ME TEMO QUE HEMOS PERDIDO EL CONTACTO.
—Es una lástima —replicó la señorita Flitworth, con un tono de sinceridad absoluta—. Aquí solíamos pasarlo muy bien en los viejos tiempos. Eso era cuando mi muchacho vivía, por supuesto.
¿TIENE USTED UN HIJO? —preguntó Bill, que estaba perdiendo el hilo. La mujer le lanzó una mirada agria.
—Le ruego que considere bien la palabra «señorita»-dijo—. En esta zona nos tomamos esas cosas muy en serio.
LE PIDO DISCULPAS.
—No, se llamaba Rufus. Era contrabandista, como mi padre. Aunque que no tan bueno. Eso tengo que reconocerlo. Lo suyo era más artístico. Siempre me traía montones de cosas del extranjero, ¿sabe? Joyas y esas cosas. Y también íbamos a bailar. Recuerdo que Rufus tenía unas bonitas pantorrillas. Me gustan los hombres con buenas piernas.
Contempló fijamente la chimenea durante un rato.
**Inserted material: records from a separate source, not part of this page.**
`src/rtl/caravel_clock_div_bank.sv`:
```
// Bank of NCH independent programmable clock dividers running from pll_clk.
// Each channel changes its divisor only at a period boundary, stops cleanly, and emits a tick on every rising edge of clk_out.
//
//   state | meaning
//   ------+--------------------------------------------------------------
//   IDLE  | channel stopped, clk_out low, waiting for en
//   RUN   | dividing by act; div/en sampled only when cnt wraps to zero
module caravel_clock_div_bank #(
    parameter int NCH   = 2,
    parameter int WIDTH = 8
) (
    input  logic                 pll_clk,
    input  logic                 resetb,
    input  logic [NCH-1:0]       en,
    input  logic [NCH*WIDTH-1:0] div,
    output logic [NCH-1:0]       clk_out,
    output logic [NCH-1:0]       tick,
    output logic [NCH-1:0]       running,
    output logic [NCH-1:0]       pending
);

    typedef enum logic {
        IDLE = 1'b0,
        RUN  = 1'b1
    } state_t;

    // Divisors 0 and 1 are clamped to 2 so that every output stays registered.
    function automatic logic [WIDTH-1:0] eff_div(input logic [WIDTH-1:0] d);
        return (d < WIDTH'(2)) ? WIDTH'(2) : d;
    endfunction

    for (genvar c = 0; c < NCH; c++) begin : g_ch
        state_t           state_q, state_d;
        logic [WIDTH-1:0] cnt_q, cnt_d;
        logic [WIDTH-1:0] act_q, act_d;
        logic             clk_q, clk_d;
        logic             tick_q, tick_d;
        logic [WIDTH-1:0] div_c;
        logic [WIDTH-1:0] eff_c;
        logic [WIDTH-1:0] high_c;
        logic [WIDTH-1:0] cnt_inc;
        logic             wrap_c;

        assign div_c   = div[c*WIDTH +: WIDTH];
        assign eff_c   = eff_div(div_c);
        assign high_c  = act_q - (act_q >> 1);
        assign cnt_inc = cnt_q + WIDTH'(1);
        assign wrap_c  = (cnt_q == act_q - WIDTH'(1));

        always_ff @(posedge pll_clk or negedge resetb) begin
            if (!resetb) begin
                state_q <= IDLE;
                cnt_q   <= '0;
                act_q   <= WIDTH'(2);
                clk_q   <= 1'b0;
                tick_q  <= 1'b0;
            end else begin
                state_q <= state_d;
                cnt_q   <= cnt_d;
                act_q   <= act_d;
                clk_q   <= clk_d;
                tick_q  <= tick_d;
            end
        end

        always_comb begin
            state_d = state_q;
            cnt_d   = cnt_q;
            act_d   = act_q;
            clk_d   = clk_q;
            tick_d  = 1'b0;
            case (state_q)
                IDLE: begin
                    cnt_d = '0;
                    clk_d = 1'b0;
                    if (en[c]) begin
                        state_d = RUN;
                        act_d   = eff_c;
                        clk_d   = 1'b1;
                        tick_d  = 1'b1;
                    end
                end
                RUN: begin
                    if (!wrap_c) begin
                        cnt_d = cnt_inc;
                        clk_d = (cnt_inc < high_c);
                    end else if (!en[c]) begin
                        // A stop request always beats a divisor change at the wrap.
                        state_d = IDLE;
                        cnt_d   = '0;
                        clk_d   = 1'b0;
                    end else begin
                        act_d  = eff_c;
                        cnt_d  = '0;
                        clk_d  = 1'b1;
                        tick_d = 1'b1;
                    end
                end
                default: begin
                    state_d = IDLE;
                    cnt_d   = '0;
                    clk_d   = 1'b0;
                end
            endcase
        end

        assign clk_out[c] = clk_q;
        assign tick[c]    = tick_q;
        assign running[c] = (state_q == RUN);
        assign pending[c] = (state_q == RUN) && (eff_c != act_q);
    end

endmodule

```
`config.mk`:
```
export PLATFORM = sky130hd
export DESIGN_NAME = caravel_clock_div_bank
export DESIGN_NICKNAME = d
export VERILOG_FILES = /design/src/rtl/caravel_clock_div_bank.sv
export SDC_FILE = /design/constraint.sdc
export NUM_CORES = 1
export LEC_CHECK = 0
export BUFFER_PORTS_ARGS = -buffer_cell sky130_fd_sc_hd__buf_4
export CAP_MARGIN = 20
export CORE_UTILIZATION = 30
export CTS_BUF_LIST = sky130_fd_sc_hd__clkbuf_4
export DETAILED_ROUTE_END_ITERATION = 10
export GPL_ROUTABILITY_DRIVEN = 0
export MAX_ROUTING_LAYER = met4
export PLACE_DENSITY = 0.52
export SLEW_MARGIN = 25
export SYNTH_ARGS = -nofsm -noshare
export SYNTH_HDL_FRONTEND = slang
export SYNTH_SLANG_ARGS = --single-unit
```
`constraint.sdc`:
```
create_clock -name pll_clk -period 5.35 [get_ports pll_clk]
set_input_delay 0.535 -clock pll_clk [delete_from_list [all_inputs] [get_ports pll_clk]]
set_output_delay 0.535 -clock pll_clk [all_outputs]
set_load 0.03 [all_outputs]
```
==> results of run 1 <==
state kept, by name (all words and copies together), names as in the netlist:
register,cells
g_ch.act_q,16
g_ch.clk_q,2
g_ch.cnt_q,16
g_ch.state_q,2
g_ch.tick_q,2
worst max-delay path, cell delays in order (launching register included):
cell and delay [ns]:
dfstp_2 0.61, inv_1 0.09, ha_1 0.21, nor2b_1 0.14, xnor2_1 0.16, nand4_1 0.09
o41a_1 0.58, nor2b_1 0.82, mux2_2 0.42
cell usage after synthesis, types with 2 or more instances:
master	number	share of area, %
and3_1	2	0.39
nand2b_1	4	0.78
and2_1	8	1.6
mux2i_1	4	1.3
nand4_1	2	0.39
fa_1	2	1.3
nand2_1	11	1.3
mux2_4	6	2.8
a21oi_1	12	1.9
nor4_1	4	0.78
mux2_2	6	2.1
nor2b_1	10	2.0
dfrtp_1	36	28
o21ai_0	7	1.1
ha_1	46	18
clkbuf_1	2	0.23
o31a_1	2	0.55
a21boi_0	5	1.2
nor2_1	14	1.6
inv_1	28	3.3
o21bai_1	2	0.47
o21ba_2	2	0.63
xor2_1	30	8.2
dfstp_2	2	1.6
nand3_1	10	1.6
buf_4	7	1.6
nand3b_1	2	0.47
xnor2_1	35	9.6
nor3_1	2	0.31
a221oi_1	2	0.55
per-stage QoR:
step / instance area [sq um] / hold WS (ns) / util [%]
after floorplan: 3200 / 0.239 / -
after global placement: 3500 / 0.543 / 33.9
after detailed placement: 3500 / 0.550 / 33.9
after CTS: 3580 / 0.142 / 34.6
after global routing: 3590 / 0.153 / 34.7
final: 3590 / 0.126 / 34.7
layout make-up:
cell class                      count  area (sq um)  share of cell area [%]
Multi-Input combinational cell    244          2080                    57.9
Sequential cell                    38           953                    26.6
Timing Repair Buffer               27           203                    5.65
Tap cell                          136           170                    4.74
Inverter                           28           105                    2.93
Clock inverter                      3          40.0                    1.12
Clock buffer                        5          37.5                    1.05
worst max-delay path by stage:
stage | start | endpoint | slack [ns] | depth (start not counted)
after floorplan | g_ch[0].act_q[1] | g_ch[0].clk_q | 2.50 | 14
after global placement | g_ch[1].act_q[2] | g_ch[1].act_q[4] | 2.05 | 8
after detailed placement | g_ch[1].act_q[2] | g_ch[1].act_q[7] | 1.93 | 8
after CTS | g_ch[1].act_q[2] | g_ch[1].act_q[5] | 1.92 | 8
after global routing | g_ch[0].act_q[1] | g_ch[0].act_q[6] | 1.88 | 8
final | g_ch[0].act_q[1] | g_ch[0].act_q[6] | 2.12 | 8
cells by family (layout without fill, tap and decap cells):
group | count (synthesis) | count (layout)
XOR/XNOR | 65 | 65
AO/OA/AOI/OAI | 43 | 43
flip-flops | 38 | 38
buffers and inverters | 39 | 63
AND/OR/NAND/NOR | 71 | 71
multiplexers | 17 | 17
adder cells (fa/ha/maj) | 48 | 48
metal layers:
metal	up-vias	GRT usage [%]
met3	7	2.16
met4	0	2.72
met2	29	22.1
li1	1111	-
met5	-	-
met1	1049	17.5
==> run metrics, run 1 <==
top flip-flop cell by instance count after synthesis dfrtp_1; Area Overhead vs Synth 12.0%; XOR/XNOR Fraction of Synth Area 17.8%; vias per std cell 4.57; Slew Limit Fails 0; most frequent cells in the layout 46 x ha_1, 36 x dfrtp_1, 35 x xnor2_1, 30 x xor2_1, 28 x inv_1; largest net degree at the start of global routing 39; WL met1 3210 um; post-route minimum period 3.23 ns; Wirelength per Cell 14.0 um; top-level port count 28; clock skew 0.0128 ns; Sink Count 38; flops & latches, synth 38; worst setup path class flip-flop to flip-flop; Yosys warning total 0; pre-CTS WS 1.93 ns; PortBufs 27; CTS resizes 0; Final ANT Viol Nets 0; Synth Instances 321; CTS Buf Count 5; uppermost layer routed met4; post-synthesis adder-cell area fraction 19.2%; H-tree depth 2; endpoints failing hold 0; Die Wd 105 um; number of flops mapped to enable cells by yosys 0; 1st-iter DRT viols 50; Post-CTS Setup Bufs 0; worst-case clock buffer depth 2; All-Layer GR Usage 13.5%; Post-Synth Simple-Gate Area 11.6%; CTS tree yes; Post-Syn Nets 389; share of layout cells above drive strength 1 15.9%; Post-Layout Cell Count 481; Crit. End Element flip-flop; WL met3 187 um; Final period util 60.4%; critical path arrival 3.47 ns; hold buffers post-CTS 0; # fillers 1,069; Clk pin slew, worst setup/hold paths 0.13 ns; grt total ovfl 0; main combinational cell family by area after synthesis adder cells; reg2reg start g_ch[0].act_q[1]; async set-reset flop share out of synthesis 100%; first-pass GRT wire length 11,500 um; multiplexer share of the synthesized area 6.53%; reg2reg setup slack 2.12 ns; setup violators final 0; Max-slew headroom 34.5%; core area 10,300 sq um; Worst EP required 5.59 ns; register area share after synthesis 29.8%; worst skew pair latency 0.35 ns; DP HPWL 5370 um; CP max FO 11; Die Span Y 105 um; r2r endpoint g_ch[0].act_q[6]; # rows 37; max_cap viols 0; First-pass DRT Iterations 4; Compound-Gate Fraction of Synth Area 9.46%; met2 WL 3270 um; Starting Density 31.0%; Remaining DRCs 0; Worst-Margin Slew 0.980 ns; initial antenna violation count 0; DP Cell Count 473; Syn Area/Cell 9.97 sq um; worst setup margin 2.12 ns; Max Fclk 309 MHz; Die Area 11,100 sq um; Worst Reg-to-Reg Cells 8; Netlist Area Pre-Place 3200 sq um; CTS root buffer clkbuf_4; Netlist cell types 46; commonest non-fill, non-tap cell in the layout ha_1; final net count 412; DR vias 2,196; final wirelength 6720 um; crit path launch type flip-flop; Worst Hold Class input port to async pin; vias in the first global route 2,330; Sum Neg Setup Slack 0 ns; outcome complete, no violations; Antenna diodes 0; RSZ-0062 raised after global routing false
Power of run 1 is left out: the tool's default activity adds up to more than one toggle a clock period on the data nets, which glitch-free logic cannot reach.
==> run 2, diff against run 1 <==
ABC_AREA = 1   (was not set)
clock period = 3.1 ns   (was 5.35 ns; I/O delays follow)
==> run metrics, run 2 <==
Worst-Margin Slew 0.536 ns; share of layout cells above drive strength 1 10.2%; H-tree depth 2; CP cell instances inv_1, ha_1, o31ai_1, a21oi_1, o21ai_0, xor2_1, ha_1, a21oi_1, nand2_1, nand2_1, nand4_1, nand2_1; initial antenna violation count 0; slowest stage delay, CP 0.61 ns; clock skew 0.00329 ns; reg2reg setup slack 0.37 ns; Die Wd 112 um; Synth area leaders dfrtp_1 25%, nand2_1 16%, ha_1 16%; Psw 0.000218 W; 1st-iter DRT viols 118; share of the synthesized area in the top cell type 25.0%; Worst EP required 3.41 ns; CP max FO 6; Worst Reg-to-Reg Cells 12; Post-Syn Nets 585; largest area contributor in the netlist dfrtp_1; Syn Area/Cell 6.97 sq um; met1 layer usage reported by global route 17.2%; Antenna diodes 0; crit path launch type flip-flop; first-pass GRT wire length 15,100 um; critical path arrival 3.04 ns; vias in the first global route 3,291; flops & latches, synth 38; Slew Limit Fails 0; list of most frequent post-synthesis cells 154 x nand2_1, 83 x inv_1, 48 x nor2_1; Crit. End Element flip-flop; grt total ovfl 0; Netlist cell types 34; Final ANT Viol Nets 0; most common cell in the synthesized netlist nand2_1; # rows 39; CTS resizes 0; worst skew pair latency 0.36 ns; r2r endpoint g_ch[0].clk_q; post-route minimum period 2.73 ns; number of flops mapped to enable cells by yosys 0; vias per std cell 4.59; Final Core Density 34.6%; DR vias 3,142; CP startpoint g_ch[0].act_q[1]; combinational fraction of design power 6.1%; setup violators final 0; Clk pin slew, worst setup/hold paths 0.12 ns; RSZ-0062 raised after global routing false; Peak supply drop 0.166 mV; max_cap viols 0; register area share after synthesis 26.4%; largest net degree at the start of global routing 39; DP HPWL 6940 um; clock share of power 43.7%; Post-CTS Setup Bufs 0; CTS tree yes; hold buffers post-CTS 1; top flip-flop cell by instance count after synthesis dfrtp_1; Leak Pwr 2.18 nW; Yosys warning total 0; CP Capture Point g_ch[0].clk_q; PortBufs 27; core area 11,600 sq um; Remaining DRCs 0; Netlist Area Pre-Place 3610 sq um; most frequent cells in the layout 154 x nand2_1, 83 x inv_1, 48 x nor2_1, 46 x ha_1, 37 x nand3_1; P_int 0.000769 W; async set-reset flop share out of synthesis 100%; commonest non-fill, non-tap cell in the layout nand2_1; Final period util 88.2%; outcome complete, no violations; worst-case clock buffer depth 2; PwrDens 247 nW/um^2; Sink Count 38; Sum Neg Setup Slack 0 ns; worst setup path class flip-flop to flip-flop; final net count 608; final wirelength 8700 um; register area 953 sq um; Max Fclk 366 MHz; CTS Buf Count 5; endpoints failing hold 0; CTS root buffer clkbuf_4; area of the multi-input gates 2230 sq um; CP max stage cell dfstp_2; First-pass DRT Iterations 5; met2 Use GR 28.5%; Seq pwr share 50.2%; Starting Density 31.2%; Max-slew headroom 64.3%; Area Overhead vs Synth 11.0%; Synth Instances 517; Die Area 12,500 sq um; reg2reg start g_ch[0].act_q[1]; biggest regs g_ch.act_q: 16 flops, g_ch.cnt_q: 16 flops; Die Span Y 112 um; # fillers 1,249; top-level port count 28; global route hottest layer met2; crit-path most repeated cell nand2_1; switch share 22.1%; met3 usage 2.23%; Wirelength per Cell 12.7 um; All-Layer GR Usage 15.7%; Worst Hold Class input port to flip-flop
run 2: cell count changes after synthesis, moves of 4 or more:
cell and change:
nand2_1 +143, inv_1 +55, nor2_1 +34, xnor2_1 -29
nand3_1 +27, nor2b_1 -10, and2_1 -8, a21oi_1 +6
mux2_2 -6, mux2_4 -6, xor2_1 -6, mux2i_1 -4
nand2b_1 -4
run 2: layout make-up:
cell class	count	share of cell area [%]
inverter	86	8.07
timing repair buffer	28	5.31
multi-input combinational	381	55.8
clock inverter	3	1.59
clock buffer	5	0.938
tap	143	4.47
sequential	38	23.8
run 2: logic make-up after synthesis:
group / synth area share, %
and+or+nand+nor: 32.4
buffers and inverters: 11.6
adders and majority gates: 17.1
DFF: 26.4
AOI/OAI and AO/OA: 5.14
xor gates and xnor gates: 7.29
run 2: power groups by stage:
stage,clock network [W],registers [W],logic [W]
finish,0.000432,0.000496,0.0000598
floorplan,0,0.000505,0.0000199
global placement,0,0.000505,0.0000603
detailed placement,0,0.000505,0.0000603
CTS,0.000453,0.000496,0.0000616
global route,0.000467,0.000496,0.0000673
run 2: how the worst min path moves through the flow:
stage / startpoint / slack (ns) / cells after the start / end
2_1_floorplan: resetb / 0.01 / 0 / g_ch[0].act_q[0]
6_report: div[12] / 0.19 / 3 / g_ch[1].act_q[4]
5_1_grt: div[7] / 0.18 / 3 / g_ch[0].act_q[7]
4_1_cts: div[12] / 0.16 / 3 / g_ch[1].act_q[4]
3_3_place_gp: resetb / 0.33 / 1 / g_ch[0].act_q[3]
3_5_place_dp: resetb / 0.34 / 1 / g_ch[0].act_q[2]
run 2: through the flow:
stage | instances | worst slack (ns) | hold slack (ns) | total power [W] | area (sq um)
6_report | 684 | 0.365 | 0.188 | 0.000987 | 4000
5_1_grt | 684 | 0.160 | 0.185 | 0.00103 | 4000
4_1_cts | 684 | 0.395 | 0.164 | 0.00101 | 4000
3_5_place_dp | 675 | 0.429 | 0.339 | 0.000565 | 3890
3_3_place_gp | 675 | 0.510 | 0.333 | 0.000565 | 3890
2_1_floorplan | 517 | 0.689 | 0.0144 | 0.000525 | 3610
run 2: worst max-delay path, delay by kind of cell, from the launching register on:
family | cells | cell delay [ns]
AO/OA/AOI/OAI | 4 | 0.95
flip-flops | 1 | 0.61
adder cells (fa/ha/maj) | 2 | 0.57
AND/OR/NAND/NOR | 4 | 0.27
XOR/XNOR | 1 | 0.19
buffers and inverters | 1 | 0.09
run 2: per-layer routing:
layer	share of wire (%)	wire length (um)
met4	2.7	235
met1	45	3920
met5	0	0
met2	50	4320
met3	2.5	214
Note: power is estimated with default switching activity, not from simulation.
—Es que… un día, no regresó. Fue poco antes de nuestra boda. Mi padre dijo que no debió intentar cruzar las montañas estando tan próximo el invierno, pero yo sé que quería hacerlo para poder traerme un regalo bonito. También quería ganar dinero para impresionar a mi padre, que se oponía a…
Cogió el atizador y golpeó los tizones con más rabia de la que merecían.
—El caso es que algunos dijeron que había huido muy lejos, a Farferee o a Ankh-Morpork, a un sitio de ésos, pero yo sé que nunca me habría hecho una cosa semejante.
La mirada penetrante que lanzó a Bill Puerta lo clavó en la silla.
—¿Qué opina usted, Bill Puerta? —preguntó bruscamente.
LAS MONTAÑAS PUEDEN SER MUY TRAICIONERAS EN INVIERNO, SEÑORITA FLITWORTH.
La mujer pareció aliviada.
—Eso es lo que siempre he dicho yo —asintió—. ¿Sabe otra cosa, Bill Puerta? ¿Sabe lo que pensé?
NO, SEÑORITA FLITWORTH.
—Como le he dicho, eso fue el día anterior a nuestra boda. Después uno de sus ponis de carga volvió solo, y los hombres fueron a buscarlo y encontraron la avalancha…, ¿sabe lo que pensé yo? Que aquello era ridículo. Que era estúpido. ¿No es terrible? Bueno, después también pensé otras cosas, claro, pero lo primero que me dije fue que el mundo no debería comportarse como si todo estuviera en una especie de libro. ¿No es espantoso que pensara una cosa semejante?
PERSONALMENTE, NUNCA HE CONFIADO MUCHO EN LOS DRAMAS TEATRALES, SEÑORITA FLITWORTH.
En realidad, ella no le escuchaba.
—Y pensé, ahora la vida espera de mí que me pase varios años vestida con el traje de novia y caminando como un espectro, que me vuelva tarumba. Eso es lo que quiere que haga. ¡Ja! ¡Ni hablar! Así que puse el vestido de novia en la bolsa de los trapos, e invitamos a todo el mundo al almuerzo de bodas, porque era un crimen que se desperdiciara una comida tan buena.